== REQUIREMENT ==
A stretch of the entries below is to be set down exactly, running from the line with "wire goy = xmaj_n | ~h[11];" through the line with "the second run", both included, and no other line.

== AVAILABLE RECORDS ==
————

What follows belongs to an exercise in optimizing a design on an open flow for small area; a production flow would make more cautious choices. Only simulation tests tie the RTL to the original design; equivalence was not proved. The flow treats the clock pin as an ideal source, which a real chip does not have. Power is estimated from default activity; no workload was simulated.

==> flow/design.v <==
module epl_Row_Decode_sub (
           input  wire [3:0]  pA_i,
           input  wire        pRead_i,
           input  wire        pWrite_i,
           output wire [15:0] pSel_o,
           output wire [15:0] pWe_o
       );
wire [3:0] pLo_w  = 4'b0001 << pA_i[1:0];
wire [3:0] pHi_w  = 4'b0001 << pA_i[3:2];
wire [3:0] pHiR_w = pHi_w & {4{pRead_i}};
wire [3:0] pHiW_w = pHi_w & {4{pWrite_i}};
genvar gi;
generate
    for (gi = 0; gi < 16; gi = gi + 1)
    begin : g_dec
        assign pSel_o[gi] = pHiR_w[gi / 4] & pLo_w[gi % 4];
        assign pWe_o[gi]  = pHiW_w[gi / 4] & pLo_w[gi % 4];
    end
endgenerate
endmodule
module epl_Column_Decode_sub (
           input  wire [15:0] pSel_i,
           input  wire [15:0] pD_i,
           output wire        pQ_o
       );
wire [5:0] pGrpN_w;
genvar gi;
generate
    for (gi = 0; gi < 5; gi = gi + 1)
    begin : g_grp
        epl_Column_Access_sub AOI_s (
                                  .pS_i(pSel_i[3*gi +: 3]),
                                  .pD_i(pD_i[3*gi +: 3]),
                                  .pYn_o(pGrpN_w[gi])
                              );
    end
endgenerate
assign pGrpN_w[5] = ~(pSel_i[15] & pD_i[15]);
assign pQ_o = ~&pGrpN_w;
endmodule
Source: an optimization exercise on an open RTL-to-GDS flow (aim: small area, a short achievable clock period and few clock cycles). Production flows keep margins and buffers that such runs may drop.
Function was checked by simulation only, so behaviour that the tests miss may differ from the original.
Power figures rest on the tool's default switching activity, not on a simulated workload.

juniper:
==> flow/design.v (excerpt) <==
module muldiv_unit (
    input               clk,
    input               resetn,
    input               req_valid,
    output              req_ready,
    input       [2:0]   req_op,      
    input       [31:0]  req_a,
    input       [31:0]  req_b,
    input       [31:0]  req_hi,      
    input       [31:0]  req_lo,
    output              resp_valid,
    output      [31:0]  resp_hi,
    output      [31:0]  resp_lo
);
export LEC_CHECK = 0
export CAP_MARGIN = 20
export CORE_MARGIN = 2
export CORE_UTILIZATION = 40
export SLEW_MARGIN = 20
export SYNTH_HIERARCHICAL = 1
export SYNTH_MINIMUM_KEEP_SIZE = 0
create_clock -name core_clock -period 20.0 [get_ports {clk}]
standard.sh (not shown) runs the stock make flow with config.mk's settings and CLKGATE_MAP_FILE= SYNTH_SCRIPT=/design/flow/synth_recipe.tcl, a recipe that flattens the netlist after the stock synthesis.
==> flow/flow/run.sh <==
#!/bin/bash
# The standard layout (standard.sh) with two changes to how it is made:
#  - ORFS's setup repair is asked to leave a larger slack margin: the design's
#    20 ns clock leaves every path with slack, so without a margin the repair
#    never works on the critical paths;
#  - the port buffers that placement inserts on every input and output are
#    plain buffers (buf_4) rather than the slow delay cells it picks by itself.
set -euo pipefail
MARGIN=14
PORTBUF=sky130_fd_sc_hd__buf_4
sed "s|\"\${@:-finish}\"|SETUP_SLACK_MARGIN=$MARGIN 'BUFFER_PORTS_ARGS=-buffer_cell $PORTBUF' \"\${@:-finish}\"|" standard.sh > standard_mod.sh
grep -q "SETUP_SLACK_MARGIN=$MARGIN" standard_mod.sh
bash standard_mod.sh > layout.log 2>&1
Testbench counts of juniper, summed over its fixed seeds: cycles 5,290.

————

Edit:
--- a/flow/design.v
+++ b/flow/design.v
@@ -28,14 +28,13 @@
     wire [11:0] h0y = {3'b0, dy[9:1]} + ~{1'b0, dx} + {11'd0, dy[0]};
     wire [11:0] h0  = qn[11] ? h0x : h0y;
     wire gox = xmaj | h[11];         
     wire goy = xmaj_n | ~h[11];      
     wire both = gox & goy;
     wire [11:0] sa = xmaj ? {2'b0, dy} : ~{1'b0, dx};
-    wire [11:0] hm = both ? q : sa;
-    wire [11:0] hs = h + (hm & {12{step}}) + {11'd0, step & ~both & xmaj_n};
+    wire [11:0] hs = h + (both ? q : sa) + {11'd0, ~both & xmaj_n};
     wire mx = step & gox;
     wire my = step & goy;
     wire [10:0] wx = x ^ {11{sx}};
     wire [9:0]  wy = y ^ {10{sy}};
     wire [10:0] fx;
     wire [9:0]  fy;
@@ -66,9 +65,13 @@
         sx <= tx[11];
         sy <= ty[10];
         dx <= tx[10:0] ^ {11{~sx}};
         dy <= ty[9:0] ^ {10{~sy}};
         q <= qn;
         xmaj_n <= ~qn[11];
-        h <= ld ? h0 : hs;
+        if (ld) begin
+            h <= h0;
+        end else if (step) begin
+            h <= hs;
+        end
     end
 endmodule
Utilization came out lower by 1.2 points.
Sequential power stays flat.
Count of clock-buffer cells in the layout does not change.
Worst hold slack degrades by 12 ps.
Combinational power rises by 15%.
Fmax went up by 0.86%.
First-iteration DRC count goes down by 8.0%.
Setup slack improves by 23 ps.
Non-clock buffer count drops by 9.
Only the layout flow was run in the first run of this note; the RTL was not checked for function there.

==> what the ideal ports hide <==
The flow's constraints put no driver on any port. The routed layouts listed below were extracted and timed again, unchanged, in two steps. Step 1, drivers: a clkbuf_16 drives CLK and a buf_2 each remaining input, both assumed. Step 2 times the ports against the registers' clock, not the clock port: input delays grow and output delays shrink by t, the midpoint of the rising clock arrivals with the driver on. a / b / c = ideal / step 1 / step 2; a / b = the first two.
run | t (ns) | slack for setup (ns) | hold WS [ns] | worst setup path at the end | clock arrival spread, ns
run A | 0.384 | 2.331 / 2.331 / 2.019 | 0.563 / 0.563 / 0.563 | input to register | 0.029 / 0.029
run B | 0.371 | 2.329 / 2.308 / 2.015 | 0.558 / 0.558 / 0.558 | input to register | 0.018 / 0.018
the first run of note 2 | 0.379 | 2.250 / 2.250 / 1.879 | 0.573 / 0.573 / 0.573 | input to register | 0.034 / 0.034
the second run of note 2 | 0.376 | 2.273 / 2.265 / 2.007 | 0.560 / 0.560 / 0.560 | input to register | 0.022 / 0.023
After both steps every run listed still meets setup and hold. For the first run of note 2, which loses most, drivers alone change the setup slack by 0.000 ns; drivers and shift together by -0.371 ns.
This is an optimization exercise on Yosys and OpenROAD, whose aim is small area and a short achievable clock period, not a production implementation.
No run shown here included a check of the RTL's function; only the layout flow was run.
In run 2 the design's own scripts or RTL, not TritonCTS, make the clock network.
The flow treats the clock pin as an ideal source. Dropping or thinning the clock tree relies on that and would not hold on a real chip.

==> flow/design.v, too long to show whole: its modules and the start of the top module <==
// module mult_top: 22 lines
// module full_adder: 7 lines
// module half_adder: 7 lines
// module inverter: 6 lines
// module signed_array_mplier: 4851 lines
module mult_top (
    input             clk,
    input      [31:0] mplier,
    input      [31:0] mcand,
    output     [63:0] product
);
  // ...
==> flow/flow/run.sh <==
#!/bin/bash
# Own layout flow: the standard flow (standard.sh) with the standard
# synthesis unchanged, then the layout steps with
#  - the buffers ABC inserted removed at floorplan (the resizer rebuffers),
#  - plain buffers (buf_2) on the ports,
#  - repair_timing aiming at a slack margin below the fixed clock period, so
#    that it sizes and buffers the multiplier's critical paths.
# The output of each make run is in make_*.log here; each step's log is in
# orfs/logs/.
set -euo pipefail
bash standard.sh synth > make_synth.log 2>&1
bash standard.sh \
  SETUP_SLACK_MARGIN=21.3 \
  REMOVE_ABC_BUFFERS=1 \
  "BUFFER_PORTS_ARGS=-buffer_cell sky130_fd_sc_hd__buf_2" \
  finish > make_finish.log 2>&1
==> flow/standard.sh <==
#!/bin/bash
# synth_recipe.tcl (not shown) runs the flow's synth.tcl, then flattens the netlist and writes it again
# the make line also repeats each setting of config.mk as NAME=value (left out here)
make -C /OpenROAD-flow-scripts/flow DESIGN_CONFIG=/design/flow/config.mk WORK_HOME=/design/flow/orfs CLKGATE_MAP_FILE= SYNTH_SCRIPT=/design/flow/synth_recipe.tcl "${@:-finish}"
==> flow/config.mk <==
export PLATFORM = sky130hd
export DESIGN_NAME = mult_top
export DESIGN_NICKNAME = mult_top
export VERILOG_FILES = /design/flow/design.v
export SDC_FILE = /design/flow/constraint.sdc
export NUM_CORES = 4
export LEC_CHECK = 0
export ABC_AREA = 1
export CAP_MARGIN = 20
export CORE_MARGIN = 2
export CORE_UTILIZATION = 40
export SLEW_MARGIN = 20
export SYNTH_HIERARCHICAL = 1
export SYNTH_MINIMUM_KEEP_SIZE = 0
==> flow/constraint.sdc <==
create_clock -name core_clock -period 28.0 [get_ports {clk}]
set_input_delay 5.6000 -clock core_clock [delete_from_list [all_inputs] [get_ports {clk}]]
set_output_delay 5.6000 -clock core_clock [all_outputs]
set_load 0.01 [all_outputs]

————

== PROBLEM SOLUTION ==
     wire goy = xmaj_n | ~h[11];      
     wire both = gox & goy;
     wire [11:0] sa = xmaj ? {2'b0, dy} : ~{1'b0, dx};
-    wire [11:0] hm = both ? q : sa;
-    wire [11:0] hs = h + (hm & {12{step}}) + {11'd0, step & ~both & xmaj_n};
+    wire [11:0] hs = h + (both ? q : sa) + {11'd0, ~both & xmaj_n};
     wire mx = step & gox;
     wire my = step & goy;
     wire [10:0] wx = x ^ {11{sx}};
     wire [9:0]  wy = y ^ {10{sy}};
     wire [10:0] fx;
     wire [9:0]  fy;
@@ -66,9 +65,13 @@
         sx <= tx[11];
         sy <= ty[10];
         dx <= tx[10:0] ^ {11{~sx}};
         dy <= ty[9:0] ^ {10{~sy}};
         q <= qn;
         xmaj_n <= ~qn[11];
-        h <= ld ? h0 : hs;
+        if (ld) begin
+            h <= h0;
+        end else if (step) begin
+            h <= hs;
+        end
     end
 endmodule
Utilization came out lower by 1.2 points.
Sequential power stays flat.
Count of clock-buffer cells in the layout does not change.
Worst hold slack degrades by 12 ps.
Combinational power rises by 15%.
Fmax went up by 0.86%.
First-iteration DRC count goes down by 8.0%.
Setup slack improves by 23 ps.
Non-clock buffer count drops by 9.
Only the layout flow was run in the first run of this note; the RTL was not checked for function there.

==> what the ideal ports hide <==
The flow's constraints put no driver on any port. The routed layouts listed below were extracted and timed again, unchanged, in two steps. Step 1, drivers: a clkbuf_16 drives CLK and a buf_2 each remaining input, both assumed. Step 2 times the ports against the registers' clock, not the clock port: input delays grow and output delays shrink by t, the midpoint of the rising clock arrivals with the driver on. a / b / c = ideal / step 1 / step 2; a / b = the first two.
run | t (ns) | slack for setup (ns) | hold WS [ns] | worst setup path at the end | clock arrival spread, ns
run A | 0.384 | 2.331 / 2.331 / 2.019 | 0.563 / 0.563 / 0.563 | input to register | 0.029 / 0.029
run B | 0.371 | 2.329 / 2.308 / 2.015 | 0.558 / 0.558 / 0.558 | input to register | 0.018 / 0.018
the first run of note 2 | 0.379 | 2.250 / 2.250 / 1.879 | 0.573 / 0.573 / 0.573 | input to register | 0.034 / 0.034
the second run of note 2 | 0.376 | 2.273 / 2.265 / 2.007 | 0.560 / 0.560 / 0.560 | input to register | 0.022 / 0.023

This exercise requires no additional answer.